Sixty years have elapsed since the so-called ‘Atoms for Peace’ speech. Its implementing programme gave birth to the global nuclear industry, and precipitated remarkable progress in the use of nuclear technology to improve public health and human development.
- Today, 30 countries and Taiwan have a total of 438 operational nuclear power reactors and more than 246 operational research reactors.
- Approximately 10,000 hospitals worldwide use medical isotopes, including as part of 28 million medical procedures every year in the United States and Europe alone, according to the World Nuclear Association.
- Peaceful nuclear applications include eradication of disease-causing insects such as the tsetse fly, and the production of ‘radiation-induced’ cultivars for improved food crop yields in the developing world.
- Moreover, Atoms for Peace provided the ideological foundation for the creation of the International Atomic Energy Agency and the Treaty on the Nonproliferation of Nuclear Weapons.
But not all of the news is good, as the programme contributed to heightened nuclear risks. Atoms for Peace provided political cover for the biggest nuclear arms build-up in US history, and helped fuel the Cold War arms race.
- Approximately 125,000 nuclear warheads were produced between 1945 and 2013; more than 10,000 of these currently remain in the arsenals of the nine nuclear weapon-possessing countries [1].
- Under Atoms for Peace-associated programmes, the United States distributed over 25 tons of highly enriched uranium (HEU) to 30 recipient countries [2].
- The Soviet Union, which adopted a similar programme, exported over 11 tons of HEU. [3]
- Today, nearly 100 metric tons of civil HEU (both in fresh and spent fuel) remain worldwide [4]. These materials pose ongoing proliferation and nuclear terrorism risks.
A study in contrasts, Atoms for Peace precipitated both the creation of the international nuclear nonproliferation regime and many of its most intransigent challenges. Few speeches in US history have been — at once — so controversial, so poorly understood, and so lasting in their legacies.
The Eisenhower years
By December 1953, the Soviet Union and the United Kingdom had the atomic bomb. Both the United States and the USSR had successfully tested thermonuclear weapons. Additional countries seemed likely to pursue nuclear weapons. To President Eisenhower, it had become apparent that strict policies of secrecy and nuclear technology denial were undermining US policies both at home and abroad. US policies had failed to prevent further nuclear proliferation, fuelled the arms race, alienated existing and prospective allies, suppressed the humanitarian benefits of civil nuclear technology, and stunted the development of the US nuclear industry.
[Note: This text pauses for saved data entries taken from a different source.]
Source: an optimization exercise on an open RTL-to-GDS flow (aim: small area, a short achievable clock period and few clock cycles per item). Production flows keep margins and buffers that such runs may drop. Function was checked by simulation only, so behaviour that the tests miss may differ from the original. Power and IR drop assume default switching activity.

==> design/flow/design.v <==
package ush_pkg;
  localparam int CAPACITY  = 16;
  localparam int IDX_W     = $clog2(CAPACITY);
  localparam int CNT_W     = $clog2(CAPACITY + 1);
  localparam int MAX_RUN   = 16;
  localparam int RUN_W     = $clog2(MAX_RUN);
  localparam int HANDLE_W  = 32;
  localparam int REQ_W     = 3;
  localparam int EIDX_W    = 4;
  localparam int KIND_W    = 2;
  localparam logic [REQ_W-1:0] REQ_APPEND   = 3'd0;
  localparam logic [REQ_W-1:0] REQ_DELETE   = 3'd1;
  localparam logic [REQ_W-1:0] REQ_REMOVE   = 3'd2;
  localparam logic [REQ_W-1:0] REQ_CONTAINS = 3'd3;
  localparam logic [REQ_W-1:0] REQ_TAKE     = 3'd4;
  localparam logic [REQ_W-1:0] REQ_CLEAR    = 3'd5;
  localparam logic [KIND_W-1:0] EV_NONE   = 2'd0;
  localparam logic [KIND_W-1:0] EV_INSERT = 2'd1;
  localparam logic [KIND_W-1:0] EV_REMOVE = 2'd2;
  typedef enum logic [2:0] {
    ST_IDLE,
    ST_SCAN,
    ST_MOD,
    ST_RD_ITEM,
    ST_RD_LAST,
    ST_WRITE,
    ST_RESULT
  } seq_state_t;
endpackage
module unordered_handle_set (
  input  logic                         clk,
  input  logic                rst,
  input  logic                req_valid,
  output logic                req_ready,
  input  logic [ush_pkg::REQ_W-1:0]    req_type,
  input  logic [ush_pkg::HANDLE_W-1:0] req_item_value,
  input  logic [ush_pkg::EIDX_W-1:0]   req_entry_index,
  output logic                res_valid,
  input  logic                res_ready,
  output logic                res_status,
  output logic                res_found,
  output logic [ush_pkg::HANDLE_W-1:0] res_item_out,
  output logic [ush_pkg::KIND_W-1:0]   res_event_kind,
  output logic [ush_pkg::EIDX_W-1:0]   res_event_index,
  output logic                res_last_of_run
);
  logic [ush_pkg::HANDLE_W-1:0] mem [ush_pkg::CAPACITY];
  logic [ush_pkg::HANDLE_W-1:0] rdata;
  logic [ush_pkg::IDX_W-1:0]    ra;
  logic                we;
  logic [ush_pkg::IDX_W-1:0]    wa;
  logic [ush_pkg::HANDLE_W-1:0] wd;
  ush_pkg::seq_state_t          state, state_next;
  logic [ush_pkg::REQ_W-1:0]    op, op_next;
  logic [ush_pkg::HANDLE_W-1:0] val, val_next;
  logic [ush_pkg::IDX_W-1:0]    pos, pos_next;
  logic [ush_pkg::CNT_W-1:0]    cnt, cnt_next;
  logic [ush_pkg::CNT_W-1:0]    cursor, cursor_next;
  logic [ush_pkg::CNT_W-1:0]    scan, scan_next;
  logic                pend, pend_next;
  logic [ush_pkg::IDX_W-1:0]    cmp_idx, cmp_idx_next;
  logic [ush_pkg::RUN_W-1:0]    run, run_next;
  logic                r_status, r_status_next;
  logic                r_found, r_found_next;
  logic [ush_pkg::HANDLE_W-1:0] r_item, r_item_next;
  logic [ush_pkg::KIND_W-1:0]   r_kind, r_kind_next;
  logic [ush_pkg::EIDX_W-1:0]   r_idx, r_idx_next;
  logic                r_last, r_last_next;
  logic                o_valid, o_valid_next;
  logic                o_status, o_found, o_last;
  logic [ush_pkg::HANDLE_W-1:0] o_item;
  logic [ush_pkg::KIND_W-1:0]   o_kind;
  logic [ush_pkg::EIDX_W-1:0]   o_idx;
  logic                o_load;
  logic                out_free;
  logic                accept;
  assign out_free  = !o_valid || res_ready;
  assign req_ready = (state == ush_pkg::ST_IDLE);
  assign accept    = req_valid && req_ready;
  always_ff @(posedge clk) begin
    if (we) begin
      mem[wa] <= wd;
    end
    rdata <= mem[ra];
  end
  always_comb begin
    state_next    = state;
    op_next       = op;
    val_next      = val;
    pos_next      = pos;
    cnt_next      = cnt;
    cursor_next   = cursor;
    scan_next     = scan;
    pend_next     = pend;
    cmp_idx_next  = cmp_idx;
    run_next      = run;
    r_status_next = r_status;
    r_found_next  = r_found;
    r_item_next   = r_item;
    r_kind_next   = r_kind;
    r_idx_next    = r_idx;
    r_last_next   = r_last;
    ra            = pos;
    we            = 1'b0;
    wa            = cnt[ush_pkg::IDX_W-1:0];
    wd            = req_item_value;
    o_load        = 1'b0;
    case (state)
      ush_pkg::ST_IDLE: begin
        if (accept) begin
          op_next       = req_type;
          val_next      = req_item_value;
          r_status_next = 1'b1;
          r_found_next  = 1'b0;
          r_item_next   = '0;
          r_kind_next   = ush_pkg::EV_NONE;
          r_idx_next    = '0;
          r_last_next   = 1'b1;
          state_next    = ush_pkg::ST_RESULT;
          case (req_type)
            ush_pkg::REQ_APPEND: begin
              if (int'(cnt) < ush_pkg::CAPACITY) begin
                we            = 1'b1;
                cnt_next      = cnt + 1'b1;
                r_status_next = 1'b0;
                r_item_next   = req_item_value;
                r_kind_next   = ush_pkg::EV_INSERT;
                r_idx_next    = ush_pkg::EIDX_W'(cnt);
              end
            end
            ush_pkg::REQ_DELETE: begin
              if (int'(req_entry_index) < int'(cnt)) begin
                pos_next   = ush_pkg::IDX_W'(req_entry_index);
                state_next = ush_pkg::ST_RD_ITEM;
              end
            end
            ush_pkg::REQ_REMOVE, ush_pkg::REQ_CONTAINS: begin
              scan_next  = '0;
              pend_next  = 1'b0;
              state_next = ush_pkg::ST_SCAN;
            end
            ush_pkg::REQ_TAKE: begin
              if (cnt != '0) begin
                state_next = ush_pkg::ST_MOD;
              end
            end
            ush_pkg::REQ_CLEAR: begin
              cursor_next   = '0;
              run_next      = '0;
              pos_next      = '0;
              r_status_next = 1'b0;
              if (cnt != '0) begin
                state_next = ush_pkg::ST_RD_ITEM;
              end
            end
            default: begin
            end
          endcase
        end
      end
      ush_pkg::ST_SCAN: begin
        ra = scan[ush_pkg::IDX_W-1:0];
        if (pend && rdata == val) begin
          pend_next = 1'b0;
          if (op == ush_pkg::REQ_REMOVE) begin
            pos_next   = cmp_idx;
            state_next = ush_pkg::ST_RD_ITEM;
          end else begin
            r_status_next = 1'b0;
            r_found_next  = 1'b1;
            state_next    = ush_pkg::ST_RESULT;
          end
        end else if (scan < cnt) begin
          pend_next    = 1'b1;
          cmp_idx_next = scan[ush_pkg::IDX_W-1:0];
          scan_next    = scan + 1'b1;
        end else begin
          pend_next     = 1'b0;
          r_status_next = (op == ush_pkg::REQ_REMOVE);
          state_next    = ush_pkg::ST_RESULT;
        end
      end
      ush_pkg::ST_MOD: begin
        if (cursor >= cnt) begin
          cursor_next = cursor - cnt;
        end else begin
          pos_next   = cursor[ush_pkg::IDX_W-1:0];
          state_next = ush_pkg::ST_RD_ITEM;
        end
      end
      ush_pkg::ST_RD_ITEM: begin
        ra         = pos;
        state_next = ush_pkg::ST_RD_LAST;
      end
      ush_pkg::ST_RD_LAST: begin
        r_item_next = rdata;
        ra          = ush_pkg::IDX_W'(cnt - 1'b1);
        state_next  = ush_pkg::ST_WRITE;
      end
      ush_pkg::ST_WRITE: begin
        we            = 1'b1;
        wa            = pos;
        wd            = rdata;
        cnt_next      = cnt - 1'b1;
        r_status_next = 1'b0;
        r_kind_next   = ush_pkg::EV_REMOVE;
        r_idx_next    = ush_pkg::EIDX_W'(pos);
        r_last_next   = 1'b1;
        if (op == ush_pkg::REQ_TAKE) begin
          cursor_next = ush_pkg::CNT_W'(pos) + 1'b1;
        end
        if (op == ush_pkg::REQ_CLEAR) begin
          r_last_next = (cnt == ush_pkg::CNT_W'(1)) || (int'(run) == ush_pkg::MAX_RUN - 1);
        end
        state_next = ush_pkg::ST_RESULT;
      end
      ush_pkg::ST_RESULT: begin
        if (out_free) begin
          o_load = 1'b1;
          if (op == ush_pkg::REQ_CLEAR && !r_last) begin
            run_next   = run + 1'b1;
            pos_next   = '0;
            state_next = ush_pkg::ST_RD_ITEM;
          end else begin
            state_next = ush_pkg::ST_IDLE;
          end
        end
      end
      default: begin
        state_next = ush_pkg::ST_IDLE;
      end
    endcase
  end
  always_comb begin
    o_valid_next = o_valid;
    if (o_load) begin
      o_valid_next = 1'b1;
    end else if (res_ready) begin
      o_valid_next = 1'b0;
    end
  end
  always_ff @(posedge clk) begin
    if (rst) begin
      state   <= ush_pkg::ST_IDLE;
      cnt     <= '0;
      cursor  <= '0;
      pend    <= 1'b0;
      o_valid <= 1'b0;
    end else begin
      state   <= state_next;
      cnt     <= cnt_next;
      cursor  <= cursor_next;
      pend    <= pend_next;
      o_valid <= o_valid_next;
    end
  end
  always_ff @(posedge clk) begin
    op       <= op_next;
    val      <= val_next;
    pos      <= pos_next;
    scan     <= scan_next;
    cmp_idx  <= cmp_idx_next;
    run      <= run_next;
    r_status <= r_status_next;
    r_found  <= r_found_next;
    r_item   <= r_item_next;
    r_kind   <= r_kind_next;
    r_idx    <= r_idx_next;
    r_last   <= r_last_next;
    if (o_load) begin
      o_status <= r_status;
      o_found  <= r_found;
      o_item   <= r_item;
      o_kind   <= r_kind;
      o_idx    <= r_idx;
      o_last   <= r_last;
    end
  end
  assign res_valid       = o_valid;
  assign res_status      = o_status;
  assign res_found       = o_found;
  assign res_item_out    = o_item;
  assign res_event_kind  = o_kind;
  assign res_event_index = o_idx;
  assign res_last_of_run = o_last;
endmodule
Revolutionary, rather than evolutionary, reforms were needed. In a radical departure from the policy of nuclear secrecy, the President announced that the United States "…would be proud to take up with others ‘principally involved’ the development of plans whereby…peaceful use of atomic energy would be expedited."
To the modern reader, Eisenhower’s exposition of a proposed US and international approach to nonproliferation is nothing special. But Eisenhower’s proposals were revolutionary in their time. Sixty years later, the bargain implicitly laid out in the Atoms for Peace speech remains foundational to the nuclear nonproliferation regime. In exchange for access to peaceful nuclear assistance from the nuclear technology holding countries, non-nuclear weapon states agree to forego nuclear weapons. Seeking to separate military and civil uses of nuclear technology, the President proposed the establishment of an "International Atomic Energy Agency…under the aegis of the United Nations."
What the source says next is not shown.